Temporal progression of anaerobic fungal communities in dairy calves from birth to maturity

• Published in: Environmental microbiology Vol. 25; no. 11; pp. 2088 - 2101
• Main Authors: Jones, Adrienne L., Clayborn, Jordan, Pribil, Elizabeth, Foote, Andrew P., Montogomery, Dagan, Elshahed, Mostafa S., Youssef, Noha H.
• Format: Journal Article
• Language: English
• Published: Hoboken, USA John Wiley & Sons, Inc 01.11.2023; Wiley Subscription Services, Inc
• Subjects: adults; Bacteria; Birth; Calves; Community structure; Dairy cattle; Feces; Fermenters; Fungi; Hindgut; Microbial activity; Microorganisms; Neonates; Nucleotide sequence; Parturition; Polymerase chain reaction; quantitative polymerase chain reaction; species diversity; Weaning
• ISSN: 1462-2912; 1462-2920; 1462-2920
• DOI: 10.1111/1462-2920.16443

Establishment of microbial communities in neonatal calves is vital for their growth and overall health.

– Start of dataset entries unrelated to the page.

`config.mk`:
```
export PLATFORM = sky130hd
export DESIGN_NAME = uqm_monitor
export DESIGN_NICKNAME = d
export VERILOG_FILES = /design/src/pkg/uqm_pkg.sv /design/src/pkg/uqm_evt_if.sv /design/src/design/uqm_monitor.sv /design/src/design/uqm_counter.sv /design/src/design/uqm_trackers.sv
export VERILOG_INCLUDE_DIRS = /design/src /design/src/pkg
export SDC_FILE = /design/constraint.sdc
export NUM_CORES = 2
export LEC_CHECK = 0
export BUFFER_PORTS_ARGS = -buffer_cell sky130_fd_sc_hd__clkbuf_2
export CAP_MARGIN = 5
export CELL_PAD_IN_SITES_DETAIL_PLACEMENT = 1
export CELL_PAD_IN_SITES_GLOBAL_PLACEMENT = 1
export CORE_MARGIN = 8
export CORE_UTILIZATION = 45
export DETAILED_ROUTE_END_ITERATION = 16
export GPL_TIMING_DRIVEN = 0
export PLACE_DENSITY_LB_ADDON = 0.1
export SYNTH_ARGS = -nofsm -noshare
export SYNTH_HDL_FRONTEND = slang
export SYNTH_SLANG_ARGS = --single-unit
```
`constraint.sdc`:
```
create_clock -name sys_clk_i -period 4.6 [get_ports sys_clk_i]
set_input_delay 0 -clock sys_clk_i [delete_from_list [all_inputs] [get_ports sys_clk_i]]
set_output_delay 0 -clock sys_clk_i [all_outputs]
set_load 0.05 [all_outputs]
```
### src/shared/fdc_map_defs.vh
// register offsets, field positions, reset values and timing for the drive map and status block
// Behaviour
// - hardware reset clears the whole drive-mapping register to zero.
// - output-control software reset leaves the drive-mapping register untouched.
// - mapping bits 7:2 drive the bus only while enhanced registers are enabled.
// - boot swap 0 keeps select/motor pairs straight; 1 crosses them over.
// - same swap in four-drive configuration; only drive 0 or 1 boots.
// - tape bit is read/write; it only steers precompensation for drive 1.
// - drive 0 is never treated as a tape drive.
// - status reads zero after any reset or powerdown until initialisation ends.
// - status reaches ready-for-command within 2.5 us of hard or soft reset.
// - DMA mode shows 90h while busy, D0h while results await the host.
// - transfer request drops after each byte, rises when next byte is ready.
// - in non-DMA execution the transfer request mirrors the interrupt line.
// - direction bit: 1 host reads the FIFO, 0 host writes it.
// - polled-execution bit is set during execution when non-DMA mode selected.
// - command busy sets on first command byte, clears at command end.
// - per-drive seek flag sets after seek command, clears on sense read.
// - status bits 3:2 read zero in two-drive configuration.
// - writes at the status offset go to the data-rate register instead.
// - output-control select bit picks select line 0 or 1, after the swap.
`ifndef FDC_MAP_DEFS_VH
`define FDC_MAP_DEFS_VH

// host offsets from the controller base
`define OFS_DRIVE_MAPPING    3'h3
`define OFS_MAIN_STATUS      3'h4

// drive-mapping register fields
`define MAP_RESET            8'h00
`define MAP_TAPE_BIT         0
`define MAP_FOUR_BIT         1
`define MAP_SWAP_BIT         2
`define MAP_ENH_LSB          2
`define MAP_WR_MASK          8'h07

// status register fields
`define ST_REQUEST_BIT       7
`define ST_DIR_BIT           6
`define ST_POLLED_BIT        5
`define ST_BUSY_BIT          4
`define ST_RESET             8'h00
`define ST_TWO_DRIVE_MASK    8'hF3

// timing: longest time to ready, rounded down to cycles
`define CLK_PERIOD_NS        10
`define READY_TIME_NS        2500
`define READY_CYCLES         (`READY_TIME_NS / `CLK_PERIOD_NS)
`define READY_CNT_W          9
// last count of the window, already at the counter's own width
`define READY_LAST           9'h0F9

`endif

### src/drive_map_status.v
// drive-mapping register and main handshake status register of the floppy controller
`timescale 1ns/10ps
`include "fdc_map_defs.vh"
module drive_map_status (
   input  wire       sys_clk_i,
   input  wire       sys_rst_i,
   // 8-bit host I/O cycle pins
   input  wire       host_cs_n_i,
   input  wire [2:0] host_addr_i,
   input  wire       host_rd_n_i,
   input  wire       host_wr_n_i,
   input  wire [7:0] host_data_i,
   output wire [7:0] host_data_o,
   output wire [7:0] host_data_oe_o,
   // data-rate register write path
   output wire       rate_wr_o,
   output wire [7:0] rate_data_o,
   // controller state, same clock
   input  wire       soft_rst_i,
   input  wire       powerdown_i,
   input  wire       enhanced_register_enable_i,
   input  wire       four_drive_config_i,
   input  wire       select_i,
   input  wire       motor_0_i,
   input  wire       motor_1_i,
   input  wire       polled_mode_i,
   input  wire       exec_phase_i,
   input  wire       floppy_interrupt_line_i,
   input  wire       fifo_ready_i,
   input  wire       fifo_host_read_i,
   input  wire       fifo_xfer_i,
   input  wire       cmd_first_byte_i,
   input  wire       cmd_last_byte_i,
   input  wire       cmd_has_result_i,
   input  wire       result_last_read_i,
   input  wire       seek_issue_i,
   input  wire [1:0] seek_drive_i,
   input  wire       sense_read_i,
   input  wire [1:0] sense_drive_i,
   // drive pins and precompensation steering
   output wire       drive_select_line_0_n_o,
   output wire       drive_select_line_1_n_o,
   output wire       motor_line_0_n_o,
   output wire       motor_line_1_n_o,
   output wire       tape_precomp_o,
   output wire       boot_swap_o
);

   ////////////////////////////////////////////////////////////////////////////
   // pin synchronisers: strobes, address, chip select and data all come from
   // the host bus, outside this clock, so every one passes two flops

   reg  [13:0] pin_s1_r;
   reg  [13:0] pin_s2_r;
   wire [13:0] pin_raw;

   assign pin_raw = {host_cs_n_i, host_addr_i, host_rd_n_i, host_wr_n_i, host_data_i};

   // idle bus levels on reset keep a false strobe edge from firing
   always @(posedge sys_clk_i) begin
      if (sys_rst_i) begin
         pin_s1_r <= 14'h3FFF;
         pin_s2_r <= 14'h3FFF;
      end else begin
         pin_s1_r <= pin_raw;
         pin_s2_r <= pin_s1_r;
      end
   end

   wire       cs_n_s;
   wire [2:0] addr_s;
   wire       rd_n_s;
   wire       wr_n_s;
   wire [7:0] wdata_s;

   assign cs_n_s  = pin_s2_r[13];
   assign addr_s  = pin_s2_r[12:10];
   assign rd_n_s  = pin_s2_r[9];
   assign wr_n_s  = pin_s2_r[8];
   assign wdata_s = pin_s2_r[7:0];

   ////////////////////////////////////////////////////////////////////////////
   // strobe edge detection on the synchronised copies only

   reg rd_n_d_r;
   reg wr_n_d_r;

   always @(posedge sys_clk_i) begin
      if (sys_rst_i) begin
         rd_n_d_r <= 1'b1;
         wr_n_d_r <= 1'b1;
      end else begin
         rd_n_d_r <= rd_n_s;
         wr_n_d_r <= wr_n_s;
      end
   end

   wire sel_map;
   wire sel_status;
   wire wr_edge;
   wire rd_edge;

   // offset decode; base decode happens upstream in host_cs_n_i
   assign sel_map    = !cs_n_s && (addr_s == `OFS_DRIVE_MAPPING);
   assign sel_status = !cs_n_s && (addr_s == `OFS_MAIN_STATUS);
   // write data is taken at the trailing edge of the write strobe, when stable
   assign wr_edge    = wr_n_s && !wr_n_d_r;
   assign rd_edge    = !rd_n_s && rd_n_d_r;

   ////////////////////////////////////////////////////////////////////////////
   // drive-mapping register

   reg [7:0] map_r;

   // bit 1 is kept as written; two-drive software must write it as 0, and
   // nothing here reads it, so a stray 1 only shows up on a read back
   // only the hard reset touches it, soft resets are not wired in
   always @(posedge sys_clk_i) begin
      if (sys_rst_i)
         map_r <= `MAP_RESET;
      else if (wr_edge && sel_map)
         map_r <= wdata_s & `MAP_WR_MASK;
   end

   wire boot_swap;
   wire tape_assign;

   assign boot_swap   = map_r[`MAP_SWAP_BIT];
   assign tape_assign = map_r[`MAP_TAPE_BIT];
   assign boot_swap_o = boot_swap;

   ////////////////////////////////////////////////////////////////////////////
   // data-rate register shares the status offset; writes are handed on

   reg       rate_wr_r;
   reg [7:0] rate_data_r;

   always @(posedge sys_clk_i) begin
      if (sys_rst_i) begin
         rate_wr_r   <= 1'b0;
         rate_data_r <= 8'h00;
      end else begin
         rate_wr_r <= wr_edge && sel_status;
         if (wr_edge && sel_status)
            rate_data_r <= wdata_s;
      end
   end

   assign rate_wr_o   = rate_wr_r;
   assign rate_data_o = rate_data_r;

   ////////////////////////////////////////////////////////////////////////////
   // drive select and motor remapping onto the active-low pins

   reg sel0_n_r;
   reg sel1_n_r;
   reg mot0_n_r;
   reg mot1_n_r;

   // logical drive 0/1 lands on line 0/1, crossed when boot swap is set;
   // four-drive mode uses the same crossing; select_i names drive 0 or 1
   // only, so drives 2 and 3 must be decoded outside this block, and only
   // drive 0 or 1 can ever be the boot drive
   wire log_sel1;
   wire phys_sel1;

   assign log_sel1  = select_i;
   assign phys_sel1 = log_sel1 ^ boot_swap;

   always @(posedge sys_clk_i) begin
      if (sys_rst_i) begin
         sel0_n_r <= 1'b1;
         sel1_n_r <= 1'b1;
         mot0_n_r <= 1'b1;
         mot1_n_r <= 1'b1;
      end else begin
         sel0_n_r <= phys_sel1;
         sel1_n_r <= !phys_sel1;
         mot0_n_r <= !(boot_swap ? motor_1_i : motor_0_i);
         mot1_n_r <= !(boot_swap ? motor_0_i : motor_1_i);
      end
   end

   assign drive_select_line_0_n_o = sel0_n_r;
   assign drive_select_line_1_n_o = sel1_n_r;
   assign motor_line_0_n_o        = mot0_n_r;
   assign motor_line_1_n_o        = mot1_n_r;

   // tape precompensation only for logical drive 1, never drive 0
   reg tape_pc_r;

   always @(posedge sys_clk_i) begin
      if (sys_rst_i)
         tape_pc_r <= 1'b0;
      else
         tape_pc_r <= tape_assign && log_sel1;
   end

   assign tape_precomp_o = tape_pc_r;

   ////////////////////////////////////////////////////////////////////////////
   // initialisation window after hard reset, soft reset or powerdown exit

   reg  pd_d_r;
   wire init_restart;
   wire init_ready;

   always @(posedge sys_clk_i) begin
      if (sys_rst_i)
         pd_d_r <= 1'b0;
      else
         pd_d_r <= powerdown_i;
   end

   // oscillator settling is not modelled: the window is a fixed count
   // held soft reset or powerdown keeps the window open
   assign init_restart = soft_rst_i || powerdown_i || pd_d_r;

   init_ready_timer u_init (
      .sys_clk_i (sys_clk_i),
      .sys_rst_i (sys_rst_i),
      .restart_i (init_restart),
      .ready_o   (init_ready)
   );

   ////////////////////////////////////////////////////////////////////////////
   // command busy flag; set wins over a clear in the same cycle

   reg busy_r;
   reg busy_nxt;

   always @* begin
      busy_nxt = busy_r;
      if (result_last_read_i || (cmd_last_byte_i && !cmd_has_result_i))
         busy_nxt = 1'b0;
      if (cmd_first_byte_i)
         busy_nxt = 1'b1;
   end

   always @(posedge sys_clk_i) begin
      if (sys_rst_i || soft_rst_i)
         busy_r <= 1'b0;
      else
         busy_r <= busy_nxt;
   end

   ////////////////////////////////////////////////////////////////////////////
   // transfer request hold-off: dropped after each host byte until the fifo
   // side withdraws its ready, so a stale ready never re-arms the request

   reg xfer_hold_r;

   always @(posedge sys_clk_i) begin
      if (sys_rst_i || soft_rst_i)
         xfer_hold_r <= 1'b0;
      else if (fifo_xfer_i)
         xfer_hold_r <= 1'b1;
      else if (!fifo_ready_i)
         xfer_hold_r <= 1'b0;
   end

   ////////////////////////////////////////////////////////////////////////////
   // per-drive seek flags; 2 and 3 are kept in both configurations, shown only in four-drive

   wire [3:0] seek_busy;

   genvar gi;
   generate
      for (gi = 0; gi < 4; gi = gi + 1) begin : g_seek
         seek_busy_flag #(.DRIVE(gi[1:0])) u_flag (
            .sys_clk_i     (sys_clk_i),
            .sys_rst_i     (sys_rst_i),
            .soft_rst_i    (soft_rst_i),
            .seek_issue_i  (seek_issue_i),
            .seek_drive_i  (seek_drive_i),
            .sense_read_i  (sense_read_i),
            .sense_drive_i (sense_drive_i),
            .busy_o        (seek_busy[gi])
         );
      end
   endgenerate

   ////////////////////////////////////////////////////////////////////////////
   // status assembly: 80h idle, 90h busy, D0h awaiting a result read in DMA

   // whole byte reads zero until the window closes, so a polling host
   // never acts on a request raised by half-initialised state
   reg  [7:0] status_now;
   wire       polled_exec;
   wire       request;

   assign polled_exec = polled_mode_i && exec_phase_i;
   // non-DMA execution hands the request over to the interrupt line
   assign request = polled_exec ? floppy_interrupt_line_i
                               : (fifo_ready_i && !xfer_hold_r);

   always @* begin
      status_now = `ST_RESET;
      if (init_ready) begin
         status_now[`ST_REQUEST_BIT] = request;
         status_now[`ST_DIR_BIT]     = request && fifo_host_read_i;
         status_now[`ST_POLLED_BIT]  = polled_exec;
         status_now[`ST_BUSY_BIT]    = busy_r;
         status_now[3:0]             = seek_busy;
         if (!four_drive_config_i)
            status_now = status_now & `ST_TWO_DRIVE_MASK;
      end
   end

   ////////////////////////////////////////////////////////////////////////////
   // read path: value latched at the start of the read strobe and held
   // for the whole cycle, so the host never sees it change mid-read;
   // other offsets belong to neighbouring registers and never drive here

   reg [7:0] rdata_r;
   reg       rd_map_r;
   reg       rd_act_r;

   always @(posedge sys_clk_i) begin
      if (sys_rst_i) begin
         rdata_r  <= 8'h00;
         rd_map_r <= 1'b0;
         rd_act_r <= 1'b0;
      end else if (rd_edge && (sel_map || sel_status)) begin
         rdata_r  <= sel_map ? map_r : status_now;
         rd_map_r <= sel_map;
         rd_act_r <= 1'b1;
      end else if (rd_n_s) begin
         rd_act_r <= 1'b0;
      end
   end

   // upper mapping bits float unless enhanced registers are enabled
   wire [7:0] oe_mask;

   assign oe_mask = (rd_map_r && !enhanced_register_enable_i) ?
                    ~(8'hFF << `MAP_ENH_LSB) : 8'hFF;
   assign host_data_o    = rdata_r;
   assign host_data_oe_o = rd_act_r ? oe_mask : 8'h00;

endmodule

While this process has received considerable attention for bacteria, our knowledge on temporal progression of anaerobic gut fungi (AGF) in calves is lacking. Here, we examined AGF communities in faecal samples from six dairy cattle collected at 24 different time points during the pre‐weaning (days 1–48), weaning (days 48–60), and post‐weaning (days 60–360) phases. Quantitative polymerase chain reaction indicated that AGF colonisation occurs within 24 h after birth, with loads slowly increasing during pre‐weaning and weaning, then drastically increasing post‐weaning. Culture‐independent amplicon surveys identified higher alpha diversity during pre‐weaning/weaning, compared to post‐weaning. AGF community structure underwent a drastic shift post‐weaning, from a community enriched in genera commonly encountered in hindgut fermenters to one enriched in genera commonly encountered in adult ruminants. Comparison of AGF community between calves day 1 post‐birth and their mothers suggest a major role for maternal transmission, with additional input from cohabitating subjects. This distinct pattern of AGF progression could best be understood in‐light of their narrower niche preferences, metabolic specialisation, and physiological optima compared to bacteria, hence eliciting a unique response to changes in feeding pattern and associated structural GIT development during maturation.